Data provided =

Source: an optimization exercise on an open RTL-to-GDS flow (aim: small area). Production flows keep margins and buffers that such runs may drop.
Only simulation tests tie the RTL to the original design; equivalence was not proved.
Power is estimated from default activity; no workload was simulated.

## design/flow/config.mk

```make
export PLATFORM = sky130hd
export DESIGN_NAME = cdp_rdma_ig
export DESIGN_NICKNAME = cdp_rdma_ig
export VERILOG_FILES = /design/flow/design.v
export SDC_FILE = /design/flow/constraint.sdc
export NUM_CORES = 4
export LEC_CHECK = 0
export CAP_MARGIN = 20
export CORE_MARGIN = 2
export CORE_UTILIZATION = 60
export SETUP_SLACK_MARGIN = 0.3
export SLEW_MARGIN = 20
```

## design/flow/constraint.sdc

```tcl
create_clock -name core_clock -period 6.0 [get_ports {nvdla_core_clk}]
set_input_delay 1.2000 -clock core_clock [delete_from_list [all_inputs] [get_ports {nvdla_core_clk}]]
set_output_delay 1.2000 -clock core_clock [all_outputs]
set_load 0.01 [all_outputs]
```

## design/flow/design.v

```verilog
package cdp_rdma_cfg_pkg;
  localparam int atom_bytes_c = 32;
  localparam int atom_shift_c = $clog2(atom_bytes_c);
  localparam int w_group_c = 8;
  localparam int dim_w_c = 13;
  localparam int addr_w_c = 64;
  localparam int stride_w_c = 32;
  localparam int perf_w_c = 32;
  typedef logic [dim_w_c-1:0] dim_t;
  typedef struct packed {
    dim_t channel;
    dim_t height;
    dim_t width;
    logic [addr_w_c-1:0] base_addr;
    logic [stride_w_c-1:0] line_stride;
    logic [stride_w_c-1:0] surf_stride;
    logic dma_en;
  } cdp_rdma_cfg_t;
endpackage
package cdp_rdma_req_pkg;
  localparam int req_addr_w_c = 64;
  typedef logic [2:0] req_size_t;
  typedef struct packed {
    req_size_t size;
    logic [req_addr_w_c-1:0] addr;
  } dma_rd_req_t;
  typedef struct packed {
    logic last_c;
    logic last_h;
    logic last_w;
    req_size_t size;
  } cq_entry_t;
  typedef struct packed {
    logic last_w;
    logic last_c;
    logic last_h;
  } walk_pos_t;
endpackage
`timescale 1ns/1ps
module cdp_rdma_addr_gen #(
  parameter int W = 64
) (
  input  logic [W-1:0] a,
  input  logic [W-1:0] b,
  input  logic         ci,
  output logic [W-1:0] s,
  output logic         co
);
  logic [W-1:0] p0;
  logic [W-1:0] g;
  logic [W-1:0] p;
  always_comb begin
    p0 = a ^ b;
    g  = a & b;
    p  = p0;
    g[0] = g[0] | (p0[0] & ci);
    for (int d = 1; d < W; d = d * 2) begin
      for (int i = 2 * d - 1; i < W; i = i + 2 * d) begin
        g[i] = g[i] | (p[i] & g[i-d]);
        p[i] = p[i] & p[i-d];
      end
    end
    for (int d = 2 ** ($clog2(W) - 1); d >= 1; d = d / 2) begin
      for (int i = 3 * d - 1; i < W; i = i + 2 * d) begin
        g[i] = g[i] | (p[i] & g[i-d]);
        p[i] = p[i] & p[i-d];
      end
    end
    s  = p0 ^ {g[W-2:0], ci};
    co = g[W-1];
  end
endmodule
`timescale 1ns/1ps
module cdp_rdma_ig (
  input  logic                                  nvdla_core_clk,
  input  logic                                  nvdla_core_rstn,
  input  logic                                  op_en,
  input  cdp_rdma_cfg_pkg::cdp_rdma_cfg_t       cfg,
  input  logic                                  eg2ig_done,
  output logic                                  dma_req_valid,
  input  logic                                  dma_req_ready,
  output cdp_rdma_req_pkg::dma_rd_req_t         dma_req_pd,
  output logic                                  cq_valid,
  input  logic                                  cq_ready,
  output cdp_rdma_req_pkg::cq_entry_t           cq_pd,
  output logic [cdp_rdma_cfg_pkg::perf_w_c-1:0] perf_stall_d0,
  output logic [cdp_rdma_cfg_pkg::perf_w_c-1:0] perf_stall_d1
);
  localparam int lo_w = 46;
  logic           active;
  logic           hold;
  logic           layer_flag;
  logic           go;
  logic           layer_done;
  logic           last_c;
  logic           last_w;
  logic           last_h;
  logic [7:0]     c_cnt;
  logic [9:0]     w_cnt;
  logic [12:0]    h_cnt;
  logic [9:0]     w_inc;
  logic [lo_w-1:0] req_lo;
  logic            req_k;
  logic [lo_w-1:0] line_lo;
  logic            line_k;
  logic [lo_w-1:0] add_a;
  logic            add_k;
  logic [31:0]     add_b;
  logic [lo_w:0]   sum_lo;
  logic            sum_k;
  logic [63-lo_w:0] req_hi;
  logic [31:0]    stall_cnt;
  logic [31:0]    stall_inc;
  logic [31:0]    stall_nxt;
  logic           stall;
  assign go         = active & dma_req_ready & cq_ready;
  assign layer_done = go & last_c & last_w & last_h;
  always_ff @(posedge nvdla_core_clk or negedge nvdla_core_rstn) begin
    if (!nvdla_core_rstn) begin
      active <= 1'b0;
      hold   <= 1'b0;
    end else begin
      active <= active ? ~layer_done : (op_en & ~hold);
      hold   <= layer_done | (hold & ~eg2ig_done);
    end
  end
  assign dma_req_valid = active & cq_ready;
  assign cq_valid      = active & dma_req_ready;
  assign last_c = (c_cnt == cfg.channel[12:5]);
  assign last_w = (w_cnt == cfg.width[12:3]);
  assign last_h = (h_cnt == cfg.height);
  assign w_inc  = w_cnt + 1'b1;
  always_ff @(posedge nvdla_core_clk) begin
    if (!active) begin
      c_cnt <= '0;
      w_cnt <= '0;
      h_cnt <= '0;
    end else if (go) begin
      c_cnt <= last_c ? 8'd0 : c_cnt + 1'b1;
      if (last_c) begin
        w_cnt <= last_w ? 10'd0 : w_inc;
        if (last_w) begin
          h_cnt <= h_cnt + 1'b1;
        end
      end
    end
  end
  logic sel_base, sel_line, sel_req, sel_ss, sel_ls, sel_w;
  assign sel_base = ~active;
  assign sel_line = go & last_c;
  assign sel_req  = active & ~(go & last_c);
  assign sel_ss   = go & ~last_c;
  assign sel_ls   = go & last_c & last_w;
  assign sel_w    = go & last_c & ~last_w;
  assign add_a = ({lo_w{sel_base}} & cfg.base_addr[lo_w-1:0])
               | ({lo_w{sel_line}} & line_lo)
               | ({lo_w{sel_req}}  & req_lo);
  assign add_k = (sel_line & line_k) | (sel_req & req_k);
  assign add_b = ({32{sel_ss}} & cfg.surf_stride)
               | ({32{sel_ls}} & cfg.line_stride)
               | ({32{sel_w}}  & {14'd0, w_inc, 8'd0});
  cdp_rdma_addr_gen #(.W(lo_w)) u_add_lo (
    .a  (add_a),
    .b  ({{(lo_w-32){1'b0}}, add_b}),
    .ci (1'b0),
    .s  (sum_lo[lo_w-1:0]),
    .co (sum_lo[lo_w])
  );
  assign sum_k = add_k ^ sum_lo[lo_w];
  always_ff @(posedge nvdla_core_clk) begin
    req_lo <= sum_lo[lo_w-1:0];
    req_k  <= sum_k;
    if (!active | (go & last_c & last_w)) begin
      line_lo <= sum_lo[lo_w-1:0];
      line_k  <= sum_k;
    end
  end
  cdp_rdma_addr_gen #(.W(64-lo_w)) u_add_hi (
    .a  (cfg.base_addr[63:lo_w]),
    .b  ('0),
    .ci (req_k),
    .s  (req_hi),
    .co ()
  );
  assign stall = cfg.dma_en & active & cq_ready & ~dma_req_ready;
  cdp_rdma_addr_gen #(.W(32)) u_stall_inc (
    .a  (stall_cnt),
    .b  (32'd0),
    .ci (stall),
    .s  (stall_inc),
    .co ()
  );
  assign stall_nxt = active ? stall_inc : 32'd0;
  always_ff @(posedge nvdla_core_clk) begin
    stall_cnt <= stall_nxt;
  end
  always_ff @(posedge nvdla_core_clk or negedge nvdla_core_rstn) begin
    if (!nvdla_core_rstn) begin
      layer_flag <= 1'b0;
    end else if (layer_done) begin
      layer_flag <= ~layer_flag;
    end
  end
  always_ff @(posedge nvdla_core_clk) begin
    if (!nvdla_core_rstn | (layer_done & ~layer_flag)) begin
      perf_stall_d0 <= stall_nxt;
    end
    if (!nvdla_core_rstn | (layer_done & layer_flag)) begin
      perf_stall_d1 <= stall_nxt;
    end
  end
  assign dma_req_pd = {(last_w ? cfg.width[2:0] : 3'd7), req_hi, req_lo};
  assign cq_pd      = {last_c, last_h, last_w, (last_w ? cfg.width[2:0] : 3'd7)};
endmodule
```

## design/flow/flow/run.sh

```bash
#!/bin/bash
# Standard ORFS layout with two changes:
#  - port buffers use the smallest buffer (buf_1) instead of clkdlybuf4s50_1
#  - clock tree: larger sink clusters, clkbuf_8, no dummy loads
set -euo pipefail
bash standard.sh \
  'BUFFER_PORTS_ARGS=-buffer_cell sky130_fd_sc_hd__buf_1' \
  'CTS_ARGS=-sink_clustering_enable -repair_clock_nets -dont_use_dummy_load -sink_clustering_size 16 -sink_clustering_max_diameter 80 -buf_list sky130_fd_sc_hd__clkbuf_8' \
  finish > flow_make.log 2>&1
```

## design/flow/standard.sh

```bash
#!/bin/bash
# synth_recipe.tcl (not shown) runs the flow's synth.tcl, then flattens the netlist and writes it again
# the make line also repeats each setting of config.mk as NAME=value (left out here)
make -C /OpenROAD-flow-scripts/flow DESIGN_CONFIG=/design/flow/config.mk WORK_HOME=/design/flow/orfs CLKGATE_MAP_FILE= SYNTH_SCRIPT=/design/flow/synth_recipe.tcl "${@:-finish}"
```

==> results of run 1 <==
[power by group through the flow]
stage | Clock [mW] | Sequential, mW | Combinational [mW]
final | 0.708 | 2.09 | 1.30
after floorplan | 0 | 2.20 | 0.789
after CTS | 0.728 | 2.09 | 1.31
after detailed placement | 0 | 2.12 | 1.30
after global placement | 0 | 2.12 | 1.26
after global routing | 0.778 | 2.11 | 1.45
[cells by family (layout without fill, tap and decap cells)]
logic type | Yosys count | after routing | synth area share (%)
AND/OR/NAND/NOR | 265 | 265 | 13.9
flip-flops | 224 | 224 | 51.4
AO/OA/AOI/OAI | 158 | 158 | 11.6
XOR/XNOR | 102 | 102 | 8.25
buffers and inverters | 87 | 387 | 3.69
adder cells (fa/ha/maj) | 84 | 84 | 10.7
multiplexers | 4 | 4 | 0.367
[flip-flops by register name (all words and copies together) (netlist names)]
signal         count
active             1
c_cnt              8
h_cnt             13
hold               1
layer_flag         1
line_k             1
line_lo           46
perf_stall_d0     32
perf_stall_d1     32
req_k              1
req_lo            46
stall_cnt         32
w_cnt             10
[synth_stat cells, types with 5 or more instances]
cell type,count
buf_4,6
o21ai_1,9
inv_2,9
and2_1,27
and4_1,5
o21bai_1,6
ha_1,68
clkbuf_1,24
a22o_1,28
nand2_1,43
edfxtp_1,111
a221oi_2,6
nor2_1,60
nand4_1,11
fa_1,16
xor2_1,45
nand3_1,11
a21oi_1,25
xnor2_1,56
o21ai_0,23
a221o_1,38
and3_1,27
buf_2,6
nand2b_1,7
dfxtp_1,110
inv_1,37
nor2b_1,52
[worst paths after layout]
path,startpoint,endpoint,slack (ns),cells past startpoint
setup / recovery,cfg[162],line_lo[29],0.79,16
hold / removal,nvdla_core_rstn,layer_flag,0.52,1
setup reg to reg,c_cnt[2],line_lo[29],1.21,15
hold reg to reg,h_cnt[1],h_cnt[1],0.52,2
max in group asynchronous,nvdla_core_rstn,hold,5.22,1
min in group core_clock,h_cnt[1],h_cnt[1],0.52,2
[critical path, delay by kind of cell]
family,cells,cell delay [ns]
adder cells (fa/ha/maj),2,0.68
AO/OA/AOI/OAI,5,1.27
AND/OR/NAND/NOR,5,1.56
buffers and inverters,2,0.39
XOR/XNOR,2,0.36
[metrics by stage]
stage	hold slack [ns]	cells	total power, mW	area (sq um)
2_1_floorplan	0.468	924	2.99	10900
4_1_cts	0.489	1453	4.12	12500
6_report	0.520	1453	4.09	12500
5_1_grt	0.509	1453	4.35	12500
3_5_place_dp	0.514	1436	3.42	12300
3_3_place_gp	0.502	1436	3.38	12300
[placed cells by master (no fill, tap or decap), drive strengths merged, types with 11 or more instances in the layout]
master,n
edfxtp,111
a22o,28
a21oi,25
buf,324
ha,68
a221o,38
nand4,11
xnor2,56
and2,27
nor2,62
nand2,44
clkbuf,17
and3,27
nand3,12
dfxtp,110
inv,46
nor2b,52
fa,16
o21ai,32
xor2,46
[per-layer routing]
layer	up-vias	global-route usage, %	wire length (microns)	share of wire, %
li1	3897	-	-	-
met1	3741	31.1	10200	42
met2	244	44.3	12000	49
met3	36	4.66	1570	6.5
met4	0	5.95	504	2.1
met5	-	0	0	0
[area by class of cell]
| type | instances | area (sq um) |
|---|---|---|
| Fill cell | 1433 | 5390 |
| Multi-Input combinational cell | 613 | 4930 |
| Sequential cell | 224 | 5610 |
| Timing Repair Buffer | 324 | 1280 |
| Tap cell | 229 | 287 |
| Inverter | 46 | 173 |
| Clock buffer | 17 | 234 |
==> metrics.md, run 1 <==
| Metric | Value |
|---|---|
| Clk buf depth | 3 |
| Status | finished clean |
| Clock sink total | ~220 |
| Initial Util | slightly above 60% |
| Largest net degree at the start of global routing | 39 |
| Core area | 17900 sq um |
| First-pass GRT wire length | around 39 mm |
| Leakage power total | roughly 5.0 nW |
| Via-to-Cell Ratio | ~5.4 |
| Share of cells above drive strength 1 | 5.88% |
| Slew of the pin with the lowest slew margin | 0.948 ns |
| Final setup fails | 0 |
| ANT nets after route | 0 |
| Min-delay worst type | in -> async |
| Drt first pass iters | 4 |
| Worst setup path class | in -> reg |
| Initial antenna violation count | 0 |
| Final Util | a little over two thirds |
| CP Launch Type | input pin |
| Crit-path slowest cell | and2_1 |
| GPL Wtd Cong | between 0.8 and 0.9 |
| Final Max Slew Viols | 0 |
| Ys flop type | edfxtp_1 |
| Total track usage | about a quarter |
| TritonCTS clock tree | yes |
| Clock Latency Late Sink | around 0.52 ns |
| Ys Warns | 4 |
| Initial DRC Count | between 300 and 400 |
| ANT cells | 0 |
| Crit path largest cell delay | around 0.4 ns |
| Cells after Synth | roughly 920 |
| Port Buffers | 307 |
| Remaining routing DRC violations | 0 |
| Syn Area/Cell | ~12 sq um |
| Post-cts gate resize count | 0 |
| Largest cells by area after synthesis | edfxtp_1 31%, dfxtp_1 20%, ha_1 7.8%, xnor2_1 4.5%, xor2_1 3.6% |
| Sequential share of power | 51.0% |
| Async SR Flop Fraction | 1.34% |
| Place WS | between 0.15 and 0.2 ns |
| Root Buffer | clkbuf_8 |
| Vias in the first global route | roughly 8100 |
| Synth area leader | edfxtp_1 |
| Yosys reg bits | approximately 220 |
| Worst vdd ir | around 0.24 mV |
| HPWL Detailed | around 18 mm |
| CP Cell Sequence | buf_1 -> xor2_1 -> nor4_4 -> and3_2 -> and2_1 -> buf_4 -> a22o_1 -> ha_1 -> a21oi_1 -> a21oi_1 -> o31a_1 -> a21boi_0 -> nor2_1 -> or2_2 -> fa_1 -> xor2_1 |
| Period Utilization, post-route | between 80% and 90% |
| Clk pwr share | 17.3% |
| FP Rows | between 40 and 50 |
| Switch share | 33.2% |
| CTS H-tree depth | 1 |
| CP Data Arrival Time | 5.48 ns |
| Final hold vios | 0 |
| Post-layout min period | ~5.2 ns |
| Final WS setup | about 0.79 ns |
| Die Footprint | just under 20000 sq um |
| Die span in x | about 140 microns |
| Max-slew headroom | between 30% and 40% |
| Netlist Area Pre-Place | around 11000 sq um |
| Reg clk slew, reported paths | ~0.10 ns |
| Clock skew | ~0.05 ns |
| Maxcap violations | 0 |
| Gr ovfl total | 0 |
| Register area share after synthesis | a little over 50% |
| Die Ht | 139 microns |
| Setup TNS Final | 0 ns |
| Area grow syn2layout | 14.6% |
| I/O Pins | about 310 |
| Nets@finish | ~1500 |
| CTS Buf Count | 17 |
| Fmax | 192 MHz |
| Switching power of the nets | between 1 and 1.5 mW |
| Share of total power in combinational logic | 31.7% |
| Pint | about 2.7 mW |
| Post-Syn Nets | around 1200 |
| DR vias | 7918 |
| Fraction of synthesized cell area taken by the top area cell type | 30.5% |
| WP data required | between 6 and 7 ns |
| Crit-path max FO | 16 |
| CTS Hold Bufs | 0 |
| Crit. End Element | flip-flop |
| RSZ-0062 raised after global routing | false |
| Yosys cell types | between 60 and 70 |
| Post-synth EDFFs | between 100 and 150 |
| Final WL | approximately 24 mm |
| Post-CTS Setup Inserts | 0 |
| Power Density | approximately 330 nW/um^2 |
| WL/cell | around 17 microns |
==> run 2: changes to the inputs <==
==> design/flow/flow/run.sh (replaced) <==
#!/bin/bash
# Standard ORFS layout (standard.sh) with these changes:
#  - synthesis: the standard flow's synthesis script, but abc maps with an
#    area-oriented script (flow/abc_map.script); see flow/synth.tcl
#  - port buffers use the smallest buffer (buf_1) instead of clkdlybuf4s50_1
#  - clock tree: sink clusters of up to 16 within 80 um, clkbuf_8, no dummy loads
set -euo pipefail
here=$(pwd)
export FLOW_ABC_SCRIPT=$here/flow/abc_map.script
bash standard.sh \
  "SYNTH_SCRIPT=$here/flow/synth.tcl" \
  'BUFFER_PORTS_ARGS=-buffer_cell sky130_fd_sc_hd__buf_1' \
  'CTS_ARGS=-sink_clustering_enable -repair_clock_nets -dont_use_dummy_load -sink_clustering_size 16 -sink_clustering_max_diameter 80 -buf_list sky130_fd_sc_hd__clkbuf_8' \
  finish > flow_make.log 2>&1
==> design/flow/flow/abc_map.script (new file) <==
&get -n
&st
&dch -f
&nf -a -R 1000
&put
buffer -c
topo
stime -c
dnsize -c
==> design/flow/flow/synth.tcl (new file) <==
# The standard synthesis script (synth_recipe.tcl), with one change:
# the abc call maps with flow/abc_map.script (area-oriented &nf mapping)
# instead of ORFS's abc_speed.script. Registers are untouched by abc.
proc synth {args} { yosys synth -nofsm -noshare {*}$args }
proc abc {args} {
  set i [lsearch $args -script]
  if { $i >= 0 } { lset args [expr {$i + 1}] $::env(FLOW_ABC_SCRIPT) }
  yosys abc {*}$args
}
source $::env(SCRIPTS_DIR)/synth.tcl
# left out here: clear keep_hierarchy, flatten, clean up, hide names made inside functions, write 1_2_yosys.v
==> run 2 against run 1 <==
Still clean. Clock power about the same. Count of clock-buffer cells in the layout unchanged. Utilization up 2.3 points. Maximum frequency down 1.9%. Total power down 5.1%. Critical path depth up 5. Die area down 5.6%. Design area down 3.9%.
==> metrics.md, run 2 <==
| Metric | Value |
|---|---|
| Largest family of logic cells by synthesized area | compound AO/OA/AOI/OAI gates |
| Fraction of synthesized cell area taken by the top area cell type | 32.4% (+1.9 points) |
| Vias in the first global route | 7747 (-3.8%) |
| Die Ht | 135 microns (-2.9%) |
| Async SR Flop Fraction | 1.34% (unchanged) |
| Fmax | 188 MHz (-1.9%) |
| Area grow syn2layout | 16.9% |
| Adder-cell area share of the yosys netlist | 11.4% (+0.66 points) |
| Gr ovfl total | 0 (unchanged) |
| Clock Latency Late Sink | 0.51 ns (about the same) |
| Initial DRC Count | 336 (+3.4%) |
| Ys flop type | edfxtp_1 |
| Power Density | 323 nW/um^2 (-1.2%) |
| Setup TNS Final | 0 ns (unchanged) |
| Layout fillers | 1287 (-10%) |
| Cells after DPL | 1378 (-4.0%) |
| DR vias | 7788 (-1.6%) |
| Clock skew | 0.0303 ns (-0.0191 ns) |
| FP Rows | 47 (-4.1%) |
| Largest net degree at the start of global routing | 37 (-5.1%) |
| Status | finished clean |
| Final std cells w/o fill | 1395 (-4.0%) |
| Cell with the most instances after synthesis | edfxtp_1 |
| Slew of the pin with the lowest slew margin | 1.00 ns (+0.0548 ns) |
| Post-layout min period | 5.31 ns (+0.100 ns) |
| I/O Pins | 313 (unchanged) |
| Post-synth EDFFs | 111 (unchanged) |
| Post-synthesis compound-gate area fraction | 12.8% (+1.1 points) |
| Initial Util | 61.8% (+0.81 points) |
| Remaining routing DRC violations | 0 (unchanged) |
| CP Data Arrival Time | 5.57 ns (+0.09 ns) |
| Share of cells above drive strength 1 | 5.96% (+0.075 points) |
| Final hold vios | 0 (unchanged) |
| Die span in x | 135 microns (-2.9%) |
| Max-slew headroom | 32.9% (-3.7 points) |
| Post-Syn Nets | 1126 (-4.7%) |
| Register area share after synthesis | 54.6% (+3.2 points) |
| CTS H-tree depth | 1 (unchanged) |
| Worst vdd ir | 0.303 mV (+27%) |
| WP data required | 6.26 ns (about the same) |
| Post-CTS Setup Inserts | 0 (unchanged) |
| Cells after Synth | 868 (-6.1%) |
| Synth area leader | edfxtp_1 |
| Leakage power total | 4.94 nW (-1.3%) |
| Crit. End Element | flip-flop |
| Port Buffers | 307 (unchanged) |
| CP Launch Type | input pin |
| Clk buf depth | 3 (unchanged) |
| HPWL Detailed | 17.8 mm (-3.0%) |
| Maxcap violations | 0 (unchanged) |
| Syn Area/Cell | 11.8 sq um (+0.27%) |
| Netlist Area Pre-Place | 10300 sq um (-5.8%) |
| Die Footprint | 18200 sq um (-5.6%) |
| Multiplexer area fraction after synthesis | 0.0973% (-0.27 points) |
| Clock sink total | 224 (unchanged) |
| Root Buffer | clkbuf_8 |
| Largest cells by area after synthesis | edfxtp_1 32%, dfxtp_1 21%, ha_1 8.3%, a221o_1 4.7%, xnor2_1 3.8% |
| Min-delay worst type | reg -> reg |
| Final WL | 23.8 mm (-1.6%) |
| Crit-path max FO | 12 (-4) |
| Final Max Slew Viols | 0 (unchanged) |
| Drt first pass iters | 5 (+1) |
| Initial antenna violation count | 1 (+1) |
| Total track usage | 26.0% (+1.3 points) |
| Yosys reg bits | 224 (unchanged) |
| RSZ-0062 raised after global routing | false |
| WL/cell | 17.1 microns (+2.5%) |
| Period Utilization, post-route | 88.5% (+1.7 points) |
| Highest-count cells in the layout ignoring fill and taps | 307 x buf_1, 111 x edfxtp_1, 110 x dfxtp_1, 68 x ha_1, 49 x and3_1 |
| ANT nets after route | 0 (unchanged) |
| TritonCTS clock tree | yes |
| Final setup fails | 0 (unchanged) |
| ANT cells | 0 (unchanged) |
| Yosys cell types | 38 (-39%) |
| Via-to-Cell Ratio | 5.58 (+2.4%) |
| Ys Warns | 4 (unchanged) |
| Core area | 16600 sq um (-7.0%) |
| Nets@finish | 1435 (-3.3%) |
| Reg clk slew, reported paths | 0.10 ns (about the same) |
| Worst setup path class | in -> reg |
| Top cells by count, synth | 111 x edfxtp_1, 110 x dfxtp_1, 68 x ha_1 |
| Simple-gate area share of the yosys netlist | 11.5% (-2.4 points) |
| Pwr Total | 3.89 mW (-5.1%) |
| First-pass GRT wire length | 37.4 mm (-3.3%) |
| GPL Wtd Cong | 0.859 (+6.5%) |
| Most common cell after layout, fill and taps aside | buf_1 |
| Xor/xnor share of the synthesized area | 6.30% (-1.9 points) |
| CTS Buf Count | 17 (unchanged) |
| Biggest regs | line_lo (46), req_lo (46) |
==> run 2: cell count changes after synthesis, moves of 9 or more <==
cell / delta
and3_2: +14
inv_1: +10
a21oi_1: +9
o21ai_0: +14
a221o_1: +10
nor2b_1: -43
nor2_1: -21
o21ai_1: -9
nand2_1: -9
xor2_1: -16
a22oi_1: +12
inv_2: -9
xnor2_1: -11
and3_1: +24
==> run 2: final timing paths <==
path,from,end,slack (ns),depth (start not counted)
min,h_cnt[12],h_cnt[12],0.48,1
min reg2reg,h_cnt[12],h_cnt[12],0.48,1
min in group asynchronous,nvdla_core_rstn,hold,0.59,1
max,cq_ready,line_lo[35],0.69,21
max in group asynchronous,nvdla_core_rstn,active,5.13,1
max reg2reg,active,line_lo[35],0.84,20
==> run 2: through the flow <==
| stage | hold slack (ns) | util [%] | area (sq um) | setup slack [ns] |
|---|---|---|---|---|
| 4_1_cts | 0.485 | 72.2 | 12000 | 0.681 |
| 6_report | 0.483 | 72.2 | 12000 | 0.689 |
| 3_3_place_gp | 0.448 | 70.8 | 11800 | 0.207 |
| 5_1_grt | 0.509 | 72.2 | 12000 | 0.374 |
| 3_5_place_dp | 0.462 | 70.8 | 11800 | 0.182 |
| 2_1_floorplan | 0.428 | - | 10300 | 0.329 |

Requirement =
From the material above, set down exactly the lines between the line holding "# Standard ORFS layout (standard.sh)" and the line holding "# the abc call", inclusive. Include nothing else.

Exercise solution =
# Standard ORFS layout (standard.sh) with these changes:
#  - synthesis: the standard flow's synthesis script, but abc maps with an
#    area-oriented script (flow/abc_map.script); see flow/synth.tcl
#  - port buffers use the smallest buffer (buf_1) instead of clkdlybuf4s50_1
#  - clock tree: sink clusters of up to 16 within 80 um, clkbuf_8, no dummy loads
set -euo pipefail
here=$(pwd)
export FLOW_ABC_SCRIPT=$here/flow/abc_map.script
bash standard.sh \
  "SYNTH_SCRIPT=$here/flow/synth.tcl" \
  'BUFFER_PORTS_ARGS=-buffer_cell sky130_fd_sc_hd__buf_1' \
  'CTS_ARGS=-sink_clustering_enable -repair_clock_nets -dont_use_dummy_load -sink_clustering_size 16 -sink_clustering_max_diameter 80 -buf_list sky130_fd_sc_hd__clkbuf_8' \
  finish > flow_make.log 2>&1
==> design/flow/flow/abc_map.script (new file) <==
&get -n
&st
&dch -f
&nf -a -R 1000
&put
buffer -c
topo
stime -c
dnsize -c
==> design/flow/flow/synth.tcl (new file) <==
# The standard synthesis script (synth_recipe.tcl), with one change:
# the abc call maps with flow/abc_map.script (area-oriented &nf mapping)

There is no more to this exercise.